# How to complete this task:
Print every line of the listing below, starting with the line that holds "nor2_4 | 6 | 6 |" and going on through the line that holds "dfxtp_1 340, inv_1", both included, and print nothing else.

# Data extracts:
## src/rtl/i2cm_pkg.sv

```systemverilog
package i2cm_pkg;

    localparam int BYTE_W = 8;
    localparam int BCNT_W = $clog2(BYTE_W);

    // register selects
    localparam logic [1:0] SEL_CTRL = 2'd0;
    localparam logic [1:0] SEL_STAT = 2'd1;
    localparam logic [1:0] SEL_DATA = 2'd2;
    localparam logic [1:0] SEL_OWN  = 2'd3;

    // control bit positions
    localparam int CB_EN    = 6;
    localparam int CB_START = 5;
    localparam int CB_STOP  = 4;
    localparam int CB_FLAG  = 3;
    localparam int CB_AA    = 2;

    // event codes
    localparam logic [7:0] CODE_START     = 8'h08;
    localparam logic [7:0] CODE_RSTART    = 8'h10;
    localparam logic [7:0] CODE_ADDR_ACK  = 8'h18;
    localparam logic [7:0] CODE_ADDR_NACK = 8'h20;
    localparam logic [7:0] CODE_DATA_ACK  = 8'h28;
    localparam logic [7:0] CODE_DATA_NACK = 8'h30;
    localparam logic [7:0] CODE_ARB_LOST  = 8'h38;
    localparam logic [7:0] CODE_NONE      = 8'hF8;

    typedef enum logic [3:0] {
        ST_IDLE,
        ST_S_SETUP,
        ST_S_FALL,
        ST_S_LOW,
        ST_R_REL,
        ST_R_RISE,
        ST_HOLD,
        ST_BIT,
        ST_ACK,
        ST_P_LOW,
        ST_P_RISE,
        ST_P_REL,
        ST_LOST
    } seq_state_t;

endpackage

```

## src/rtl/i2cm_quarter_tick.sv

```systemverilog
module i2cm_quarter_tick #(
    parameter int QUARTER = 5
) (
    input  logic clk,
    input  logic rst_n,
    input  logic run,
    output logic tick
);
    localparam int CW = (QUARTER > 1) ? $clog2(QUARTER) : 1;
    localparam logic [CW-1:0] LAST = CW'(QUARTER - 1);

    logic [CW-1:0] cnt_q;

    always_ff @(posedge clk) begin
        if (!rst_n || !run) begin
            cnt_q <= '0;
        end else if (cnt_q == LAST) begin
            cnt_q <= '0;
        end else begin
            cnt_q <= cnt_q + 1'b1;
        end
    end

    assign tick = run && (cnt_q == LAST);

endmodule

```

## src/rtl/i2cm_sequencer.sv

```systemverilog
module i2cm_sequencer
    import i2cm_pkg::*;
(
    input  logic              clk,
    input  logic              rst_n,
    input  logic              en,
    input  logic              start_req,
    input  logic              stop_req,
    input  logic              flag,
    input  logic              tick,
    input  logic [BYTE_W-1:0] tx_byte,
    input  logic              sda_in,
    output logic              scl_drv,
    output logic              sda_drv,
    output logic              evt,
    output logic [7:0]        evt_code,
    output logic              stop_done,
    output seq_state_t        state
);
    seq_state_t state_q, state_d;

    logic [1:0]        q_q;
    logic [BYTE_W-1:0] sh_q;
    logic [BCNT_W-1:0] bcnt_q;
    logic              addr_ph_q;
    logic              rs_q;
    logic              acked_q;

    // state register
    always_ff @(posedge clk) begin
        if (!rst_n) begin
            state_q <= ST_IDLE;
        end else begin
            state_q <= state_d;
        end
    end

    // next state and event generation
    always_comb begin
        state_d   = state_q;
        evt       = 1'b0;
        evt_code  = CODE_NONE;
        stop_done = 1'b0;
        if (!en) begin
            state_d = ST_IDLE;
        end else begin
            unique case (state_q)
                ST_IDLE: begin
                    if (stop_req) begin
                        stop_done = 1'b1;
                    end else if (start_req && !flag) begin
                        state_d = ST_S_SETUP;
                    end
                end
                ST_S_SETUP: if (tick) state_d = ST_S_FALL;
                ST_S_FALL:  if (tick) state_d = ST_S_LOW;
                ST_S_LOW: begin
                    if (tick) begin
                        state_d  = ST_HOLD;
                        evt      = 1'b1;
                        evt_code = rs_q ? CODE_RSTART : CODE_START;
                    end
                end
                ST_R_REL:  if (tick) state_d = ST_R_RISE;
                ST_R_RISE: if (tick) state_d = ST_S_FALL;
                ST_HOLD: begin
                    if (!flag) begin
                        if (stop_req) begin
                            state_d = ST_P_LOW;
                        end else if (start_req) begin
                            state_d = ST_R_REL;
                        end else begin
                            state_d = ST_BIT;
                        end
                    end
                end
                ST_BIT: begin
                    if (tick) begin
                        if (q_q == 2'd2 && sh_q[BYTE_W-1] && !sda_in) begin
                            state_d  = ST_LOST;
                            evt      = 1'b1;
                            evt_code = CODE_ARB_LOST;
                        end else if (q_q == 2'd3 && bcnt_q == '0) begin
                            state_d = ST_ACK;
                        end
                    end
                end
                ST_ACK: begin
                    if (tick && q_q == 2'd3) begin
                        state_d = ST_HOLD;
                        evt     = 1'b1;
                        if (addr_ph_q) begin
                            evt_code = acked_q ? CODE_ADDR_ACK : CODE_ADDR_NACK;
                        end else begin
                            evt_code = acked_q ? CODE_DATA_ACK : CODE_DATA_NACK;
                        end
                    end
                end
                ST_P_LOW:  if (tick) state_d = ST_P_RISE;
                ST_P_RISE: if (tick) state_d = ST_P_REL;
                ST_P_REL: begin
                    if (tick) begin
                        state_d   = ST_IDLE;
                        stop_done = 1'b1;
                    end
                end
                ST_LOST: if (!flag) state_d = ST_IDLE;
                default: state_d = ST_IDLE;
            endcase
        end
    end

    // datapath: quarter phase, shifter, bit count, byte context
    always_ff @(posedge clk) begin
        if (!rst_n) begin
            q_q       <= '0;
            sh_q      <= '0;
            bcnt_q    <= '0;
            addr_ph_q <= 1'b0;
            rs_q      <= 1'b0;
            acked_q   <= 1'b0;
        end else begin
            if (state_q == ST_HOLD && state_d == ST_BIT) begin
                sh_q   <= tx_byte;
                bcnt_q <= BCNT_W'(BYTE_W - 1);
                q_q    <= '0;
            end else if (state_q == ST_BIT && tick) begin
                q_q <= q_q + 1'b1;
                if (q_q == 2'd3 && bcnt_q != '0) begin
                    sh_q   <= {sh_q[BYTE_W-2:0], 1'b0};
                    bcnt_q <= bcnt_q - 1'b1;
                end
            end else if (state_q == ST_ACK && tick) begin
                q_q <= q_q + 1'b1;
                if (q_q == 2'd2) begin
                    acked_q <= !sda_in;
                end
            end
            if (state_q == ST_HOLD && state_d == ST_R_REL) begin
                rs_q <= 1'b1;
            end else if (state_q == ST_IDLE) begin
                rs_q <= 1'b0;
            end
            if (evt && state_q == ST_S_LOW) begin
                addr_ph_q <= 1'b1;
            end else if (evt && state_q == ST_ACK) begin
                addr_ph_q <= 1'b0;
            end
        end
    end

    // line drive per state (1 = released)
    always_comb begin
        scl_drv = 1'b1;
        sda_drv = 1'b1;
        unique case (state_q)
            ST_IDLE, ST_S_SETUP, ST_R_RISE, ST_P_REL, ST_LOST: begin
                scl_drv = 1'b1;
                sda_drv = 1'b1;
            end
            ST_S_FALL, ST_P_RISE: begin
                scl_drv = 1'b1;
                sda_drv = 1'b0;
            end
            ST_S_LOW, ST_HOLD, ST_P_LOW: begin
                scl_drv = 1'b0;
                sda_drv = 1'b0;
            end
            ST_R_REL: begin
                scl_drv = 1'b0;
                sda_drv = 1'b1;
            end
            ST_BIT: begin
                scl_drv = (q_q == 2'd1) || (q_q == 2'd2);
                sda_drv = sh_q[BYTE_W-1];
            end
            ST_ACK: begin
                scl_drv = (q_q == 2'd1) || (q_q == 2'd2);
                sda_drv = 1'b1;
            end
            default: begin
                scl_drv = 1'b1;
                sda_drv = 1'b1;
            end
        endcase
    end

    assign state = state_q;

endmodule

```

## src/rtl/i2c_byte_master.sv

```systemverilog
module i2c_byte_master
    import i2cm_pkg::*;
#(
    parameter int QUARTER = 5
) (
    input  logic       clk,
    input  logic       rst_n,
    input  logic       wr_en,
    input  logic [1:0] wr_sel,
    input  logic [7:0] wr_data,
    input  logic [1:0] rd_sel,
    output logic [7:0] rd_data,
    input  logic       sda_in,
    output logic       scl_o,
    output logic       sda_o,
    output logic       irq
);
    logic       en_q, start_q, stop_q, flag_q, aa_q;
    logic [7:0] code_q, data_q, own_q;
    logic       tick, evt, stop_done;
    logic [7:0] evt_code;
    seq_state_t fsm_state;

    wire ctrl_wr = wr_en && (wr_sel == SEL_CTRL);

    i2cm_quarter_tick #(.QUARTER(QUARTER)) u_tick (
        .clk   (clk),
        .rst_n (rst_n),
        .run   (en_q),
        .tick  (tick)
    );

    i2cm_sequencer u_seq (
        .clk       (clk),
        .rst_n     (rst_n),
        .en        (en_q),
        .start_req (start_q),
        .stop_req  (stop_q),
        .flag      (flag_q),
        .tick      (tick),
        .tx_byte   (data_q),
        .sda_in    (sda_in),
        .scl_drv   (scl_o),
        .sda_drv   (sda_o),
        .evt       (evt),
        .evt_code  (evt_code),
        .stop_done (stop_done),
        .state     (fsm_state)
    );

    always_ff @(posedge clk) begin
        if (!rst_n) begin
            en_q    <= 1'b0;
            start_q <= 1'b0;
            stop_q  <= 1'b0;
            flag_q  <= 1'b0;
            aa_q    <= 1'b0;
            code_q  <= CODE_NONE;
            data_q  <= '0;
            own_q   <= '0;
        end else begin
            if (ctrl_wr) begin
                en_q    <= wr_data[CB_EN];
                start_q <= wr_data[CB_START];
                aa_q    <= wr_data[CB_AA];
            end
            if (stop_done) begin
                stop_q <= 1'b0;
            end else if (ctrl_wr) begin
                stop_q <= wr_data[CB_STOP];
            end
            if (evt) begin
                flag_q <= 1'b1;
                code_q <= evt_code;
            end else if (ctrl_wr && !wr_data[CB_FLAG]) begin
                flag_q <= 1'b0;
            end
            if (wr_en && wr_sel == SEL_DATA) data_q <= wr_data;
            if (wr_en && wr_sel == SEL_OWN)  own_q  <= wr_data;
        end
    end

    always_comb begin
        unique case (rd_sel)
            SEL_CTRL: rd_data = {1'b0, en_q, start_q, stop_q, flag_q, aa_q, 2'b00};
            SEL_STAT: rd_data = flag_q ? code_q : CODE_NONE;
            SEL_DATA: rd_data = data_q;
            SEL_OWN:  rd_data = own_q;
            default:  rd_data = '0;
        endcase
    end

    assign irq = flag_q && en_q;

endmodule

```

## config.mk

```make
export PLATFORM = sky130hd
export DESIGN_NAME = i2c_byte_master
export DESIGN_NICKNAME = d
export VERILOG_FILES = /design/src/rtl/i2cm_pkg.sv /design/src/rtl/i2cm_quarter_tick.sv /design/src/rtl/i2cm_sequencer.sv /design/src/rtl/i2c_byte_master.sv
export SDC_FILE = /design/constraint.sdc
export NUM_CORES = 1
export LEC_CHECK = 0
export ABC_AREA = 1
export BUFFER_PORTS_ARGS = -buffer_cell sky130_fd_sc_hd__buf_2
export CORE_MARGIN = 4
export CORE_UTILIZATION = 45
export DETAILED_ROUTE_END_ITERATION = 8
export SLEW_MARGIN = 20
export SYNTH_ARGS = -nofsm -noshare
export SYNTH_HDL_FRONTEND = slang
export SYNTH_HIERARCHICAL = 1
export SYNTH_SLANG_ARGS = --single-unit
```

## constraint.sdc

```tcl
create_clock -name clk -period 2.43 [get_ports clk]
set_input_delay 0 -clock clk [delete_from_list [all_inputs] [get_ports clk]]
set_output_delay 0 -clock clk [all_outputs]
set_load 0.03 [all_outputs]
```

### Word level (Yosys, flattened, before mapping)

Index checks and enable logic that the tools add are counted.

| word-level totals | value |
|---|---|
| flip-flop bits (word level) | 52 |
| bits of input ports | 16 |
| output and inout port bits | 11 |
| logic and storage cells | 146 |

| operators by class | value |
|---|---|
| $add $sub $neg | 3 |
| eq/ne operators | 23 |
| multiplexer cells | 56 |
| bitwise logic cells | 3 |
| reductions and logical operators | 45 |

Operators with widths:

| kind | number |
|---|---|
| two-way mux 8 bit | 10 |
| two-way mux 4 bit | 17 |
| one-hot mux 4 bit (12 select lines) | 1 |
| one-hot mux 8 bit (4 select lines) | 1 |
| == test 4 x 3 -> 1 bit (second input constant) | 6 |
| one-hot mux 8 bit (3 select lines) | 1 |
| == test 4 bit (second input constant) | 5 |
| logical AND 1 bit | 18 |
| two-way mux 1 bit | 13 |
| == test 2 bit (second input constant) | 6 |
| nonzero test 2 bit | 6 |
| two-way mux 5 bit | 2 |
| OR reduction 2 bit | 5 |
| two-way mux 3 bit | 3 |
| == test 4 x 2 -> 1 bit (second input constant) | 2 |
| two-way mux 2 bit | 3 |
| two-way mux 6 bit | 1 |
| one-hot mux 1 bit (2 select lines) | 3 |
| zero test 1 bit | 5 |
| OR reduction 5 bit | 1 |
| == test 2 x 1 -> 1 bit (second input constant) | 2 |
| == test 4 x 1 -> 1 bit (second input constant) | 1 |
| zero test 2 bit | 2 |
| zero test 4 bit | 1 |
| other kinds (12) | 15 |

### Logic depth before layout (Yosys ltp)

Gate-level depths: netlist of the first run.

| depth | value |
|---|---|
| depth in word-level cells | 11 |
| gate-level depth with buffers | 17 |
| depth with buffers taken out | 17 |

### By module

Netlist of the first run, hierarchy kept.

Modules (own cells, without submodules):

| module | times used | cells an instance | area an instance (um2) | seq. area each (um2) |
|---|---|---|---|---|
| i2cm_sequencer | 1 | 224 | 1450.1 | 400.4 |
| i2c_byte_master | 1 | 180 | 1270.0 | 580.6 |
| i2cm_quarter_tick | 1 | 22 | 153.9 | 60.1 |

### Least setup slack after synthesis of the first run

OpenSTA, ideal clock, no wires.

| path | value |
|---|---|
| path type | register -> register |
| start point | register u_tick.cnt_q[0] |
| end point | register code_q[0] |
| setup time | 0.116 ns |
| arrival time | 1.865 ns |
| required time | 2.314 ns |
| setup slack | 0.449 ns |
| cell stages (with the launch flop) | 15 |
| buffers on the path | 1 |
| clock period less this slack | 1.981 ns |
| cells stage by stage | dfxtp_1 > inv_1 > ha_1 > nand2_1 > nor2_1 > inv_2 > nor2_1 > nand3_1 > nand3_1 > nand2_1 > inv_1 > buf_4 > clkinv_1 > nor2_1 > nor2_1 |

| between the ends | value |
|---|---|
| cells in the longest elaborated chain, start to end | 6 |
| elaborated cells between the ends (all ways) | 13 |
| classes of those cells | 1 x eq/ne; 10 x mux; 2 x reduce/logical |

Ends and longest elaborated chain:

| what | RTL line | source |
|---|---|---|
| start, declared | i2cm_quarter_tick.sv:12 | `logic [CW-1:0] cnt_q;` |
| start signal, assigned | i2cm_quarter_tick.sv:20 | `cnt_q <= cnt_q + 1'b1;` |
| == test 3 bit * | i2cm_quarter_tick.sv:24 | `assign tick = run && (cnt_q == LAST);` |
| logical AND 1 bit * | i2cm_quarter_tick.sv:24 |  |
| net tick | i2c_byte_master.sv:20 | `logic tick, evt, stop_done;` |
| logical AND 1 bit | i2cm_sequencer.sv:89 | `if (tick && q_q == 2'd3) begin` |
| two-way mux 1 bit | i2cm_sequencer.sv:89 |  |
| one-hot mux 1 bit (3 select lines) * | i2cm_sequencer.sv:47 | `unique case (state_q)` |
| two-way mux 1 bit * | i2cm_sequencer.sv:44 | `if (!en) begin` |
| net evt | i2c_byte_master.sv:20 |  |
| end signal, assigned | i2c_byte_master.sv:74 | `code_q <= evt_code;` |
| end, declared | i2c_byte_master.sv:19 | `logic [7:0] code_q, data_q, own_q;` |

Mark *: on every way through the listed nets, which the timed path passes. The rest lies on a longest branch.
A chain may end at the register's enable or synchronous reset.

### Final worst setup path of the first run

| path | value |
|---|---|
| start point | register u_tick.cnt_q[0] |
| end point | register code_q[1] |

The elaborated chain is that of the path after synthesis.

==> impl_metrics.toml, run 1 <==
[drt]
wl_per_cell_um = 13.2
wl_um = 7140
drc = 0
ant_nets = 0
drt-initial-drc-count = 159
avgViaCountPerCell = 5.04
num_vias = 2720
dr.pass1.iters = 4

[worst_setup_path]
crit_slowest_cell = "dfxtp_1"
crit_family = "simple AND/OR/NAND/NOR gates"
path_class = "flop to flop"
cp.required_ps = 2630
cp_common_cell = "nor2_1"
timing.critical_path.slowest_cell_delay_ps = 340
cp-end-kind = "flop"
cp-start-kind = "flop"
cp.arrival_ps = 2220
critPathMaxFanout = 10
crit_buf_inv = 4
worstPathCellList = "inv_1 -> ha_1 -> nand2_1 -> nor2_1 -> inv_2 -> nor2_1 -> nand3_1 -> nand3_1 -> nand2_1 -> inv_1 -> clkinv_1 -> nor2_1 -> nor2_1"

[yosys]
synthArstFlopShare_pct = 0
synth_cell_types = 35
synth_cells = 426
synth_area_um2 = 2870
synth_edf_count = 0
yosysWarnings = 6
seq_area_frac_synth_pct = 36.2
avgSynthCellArea_um2 = 6.75
ys_seq_elements = 52
ys.flop_type = "dfxtp_1"

[clock_tree]
clockBufferDepth = 2
clk_pin_slew_ps = 100
tritoncts = "yes"
post_cts_buffers = 0
clk_latency_ps = 300
clock_sinks = 52
root_buffer = "clkbuf_8"
numCtsBuffers = 5
cts-resized-gates = 0
htree_levels = 2

[global_route]
grt_pass1_vias = 2536
grt_pass1_wl_um = 12200
grt_max_degree = 40
antenna_found_initial = 0
grt_usage_pct = 19.9
grt_remaining_overflow = 0

[timing]
drv_slew = 0
finalSetupTns_ps = 0
rsz0062_at_grt = "no"
min_period_ps = 2020
hold_violations = 0
post-route-period-util_pct = 83.0
fmax_mhz = 496
setup_viol = 0
finalClockSkew_ps = 13.7

[run_status]
status = "finished clean"

[layout]
design_area_um2 = 3250
diodes = 0
fillCellCount = 615
syn_to_final_growth_pct = 13.0
nets = 487
drive_gt1_share_pct = 14.6
layout.cells.non_filler = 540

[placed_design]
dpl_cell_area_um2 = 3070
gp_congestion = 0.938
hpwl_um = 5310
port_buffers = 26
placed_cells = 524

[flow_run]
drv_cap = 0

[floorplanning]
die_height_um = 87.9
start_util_pct = 47.4
die_w_um = 87.9
die-area_um2 = 7730
core_um2 = 6060
rows = 28
io_pins = 27

[power]
irDropWorstVdd_mv = 0.366
power-per-cell-area_nw_per_um2 = 476
power_mw = 1.55
p_leak_nw = 1.49

[min_path]
min_path_type = "input port to flop"
[registers in the layout, summed over array words and instances (netlist names)]
register,count
aa_q,1
code_q,8
data_q,8
en_q,1
flag_q,1
own_q,8
start_q,1
stop_q,1
u_seq/acked_q,1
u_seq/addr_ph_q,1
u_seq/bcnt_q,3
u_seq/q_q,2
u_seq/rs_q,1
u_seq/sh_q,8
u_seq/state,4
u_tick/cnt_q,3
[per-layer routing]
layer	routed length, µm	vias to the layer above	part of all wire [%]	GRT usage, %
li1	-	1443	-	-
met1	3500	1208	49	28.8
met2	3240	60	45	30.6
met3	328	9	4.6	3.29
met4	68	0	0.95	5.30
met5	0	-	0	0
[cell usage in the layout (no fill, tap or decap)]
| master | Yosys | final |
|---|---|---|
| xor2_1 | 2 | 2 |
| nand3_2 | 1 | 1 |
| a32oi_1 | 1 | 1 |
| inv_4 | 2 | 2 |
| clkbuf_8 | 0 | 6 |
| inv_1 | 34 | 34 |
| buf_2 | 3 | 26 |
| clkinv_2 | 0 | 1 |
| nand2_4 | 2 | 2 |
| ha_1 | 7 | 7 |
| o21ai_1 | 7 | 7 |
| nor2_1 | 84 | 84 |
| dlygate4sd3_1 | 0 | 8 |
| inv_2 | 6 | 6 |
| o211ai_2 | 1 | 1 |
| nor2_8 | 2 | 2 |
| nand2_1 | 97 | 97 |
| conb_1 | 1 | 3 |
| nor2_4 | 6 | 6 |
| nand4_1 | 9 | 9 |
| o211a_1 | 2 | 2 |
| nand2_2 | 4 | 4 |
| clkinv_1 | 3 | 3 |
| nor3b_1 | 1 | 1 |
| inv_6 | 0 | 1 |
| nand3_1 | 32 | 32 |
| dfxtp_1 | 52 | 52 |
| nor3_1 | 1 | 1 |
| a21boi_0 | 1 | 1 |
| nor2_2 | 2 | 2 |
| o21ai_0 | 38 | 38 |
| o22ai_1 | 1 | 1 |
| buf_4 | 7 | 7 |
| o211ai_1 | 3 | 3 |
| nand3_4 | 1 | 1 |
| a211oi_1 | 1 | 1 |
| a21oi_1 | 10 | 10 |
[final timing paths]
kind / startpoint / endpoint / slack, ps / cells past startpoint
min reg2reg: u_tick/cnt_q[0] / u_tick/cnt_q[0] / 450 / 1
max reg2reg: u_tick/cnt_q[0] / code_q[1] / 410 / 13
min: wr_en / flag_q / 60 / 4
max: u_tick/cnt_q[0] / code_q[1] / 410 / 13
[area by class of cell]
cell class	count	area (µm²)	area share [%]
clock buffers	6	82.6	2.54
flip-flops and latches	52	1040	32.0
well taps	75	93.8	2.89
inverters	45	174	5.35
clock inverters	2	13.8	0.424
multi-input cells	319	1580	48.7
repair buffers	41	263	8.09
[metrics by stage]
step                      utilization [%]  hold WS, ps  setup slack, ps
after global routing                 53.6         42.9              111
final                                53.6         56.1              413
after global placement               50.7          249              515
after floorplan                         -          135              449
after CTS                            53.6         40.4              396
after detailed placement             50.7          249              417
[power by group]
part | internal [mW] | leakage, nW | switching, mW
combinational | 0.0491 | 1.01 | 0.0953
sequential | 0.869 | 0.422 | 0.0137
clock | 0.233 | 0.0516 | 0.285
[cell families after synthesis]
| group | Yosys count | synth area share [%] |
|---|---|---|
| and+or+nand+nor | 242 | 38.4 |
| AOI/OAI and AO/OA | 65 | 12.5 |
| buffers and inverters | 57 | 9.05 |
| DFF | 52 | 36.2 |
| adders and majority gates | 7 | 3.05 |
| xor gates and xnor gates | 2 | 0.610 |
| other | 1 | 0.130 |
[worst register-to-register path: stages (launching register included)]
cell and delay, ps:
dfxtp_1 340, inv_1 60, ha_1 130, nand2_1 80, nor2_1 190, inv_2 130
nor2_1 140, nand3_1 90, nand3_1 110, nand2_1 110, inv_1 90, clkinv_1 220
nor2_1 160, nor2_1 60
[synthesized netlist by cell type (2+ instances only)]
cell type | n | area share, %
xor2_1 | 2 | 0.61
nand3_1 | 32 | 5.6
nor2_1 | 84 | 11
a21oi_1 | 10 | 1.7
inv_2 | 6 | 0.78
o211a_1 | 2 | 0.70
inv_4 | 2 | 0.44
nand2_4 | 2 | 0.78
inv_1 | 34 | 4.4
ha_1 | 7 | 3.0
clkinv_1 | 3 | 0.39
nor2_8 | 2 | 1.4
buf_2 | 3 | 0.52
dfxtp_1 | 52 | 36
nand2_2 | 4 | 0.87
o211ai_1 | 3 | 0.78
o21ai_1 | 7 | 1.2
buf_4 | 7 | 1.8
nor2_4 | 6 | 2.4
nand4_1 | 9 | 2.0
nor2_2 | 2 | 0.44
nand2_1 | 97 | 13
o21ai_0 | 38 | 6.6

# Output below:
| nor2_4 | 6 | 6 |
| nand4_1 | 9 | 9 |
| o211a_1 | 2 | 2 |
| nand2_2 | 4 | 4 |
| clkinv_1 | 3 | 3 |
| nor3b_1 | 1 | 1 |
| inv_6 | 0 | 1 |
| nand3_1 | 32 | 32 |
| dfxtp_1 | 52 | 52 |
| nor3_1 | 1 | 1 |
| a21boi_0 | 1 | 1 |
| nor2_2 | 2 | 2 |
| o21ai_0 | 38 | 38 |
| o22ai_1 | 1 | 1 |
| buf_4 | 7 | 7 |
| o211ai_1 | 3 | 3 |
| nand3_4 | 1 | 1 |
| a211oi_1 | 1 | 1 |
| a21oi_1 | 10 | 10 |
[final timing paths]
kind / startpoint / endpoint / slack, ps / cells past startpoint
min reg2reg: u_tick/cnt_q[0] / u_tick/cnt_q[0] / 450 / 1
max reg2reg: u_tick/cnt_q[0] / code_q[1] / 410 / 13
min: wr_en / flag_q / 60 / 4
max: u_tick/cnt_q[0] / code_q[1] / 410 / 13
[area by class of cell]
cell class	count	area (µm²)	area share [%]
clock buffers	6	82.6	2.54
flip-flops and latches	52	1040	32.0
well taps	75	93.8	2.89
inverters	45	174	5.35
clock inverters	2	13.8	0.424
multi-input cells	319	1580	48.7
repair buffers	41	263	8.09
[metrics by stage]
step                      utilization [%]  hold WS, ps  setup slack, ps
after global routing                 53.6         42.9              111
final                                53.6         56.1              413
after global placement               50.7          249              515
after floorplan                         -          135              449
after CTS                            53.6         40.4              396
after detailed placement             50.7          249              417
[power by group]
part | internal [mW] | leakage, nW | switching, mW
combinational | 0.0491 | 1.01 | 0.0953
sequential | 0.869 | 0.422 | 0.0137
clock | 0.233 | 0.0516 | 0.285
[cell families after synthesis]
| group | Yosys count | synth area share [%] |
|---|---|---|
| and+or+nand+nor | 242 | 38.4 |
| AOI/OAI and AO/OA | 65 | 12.5 |
| buffers and inverters | 57 | 9.05 |
| DFF | 52 | 36.2 |
| adders and majority gates | 7 | 3.05 |
| xor gates and xnor gates | 2 | 0.610 |
| other | 1 | 0.130 |
[worst register-to-register path: stages (launching register included)]
cell and delay, ps:
dfxtp_1 340, inv_1 60, ha_1 130, nand2_1 80, nor2_1 190, inv_2 130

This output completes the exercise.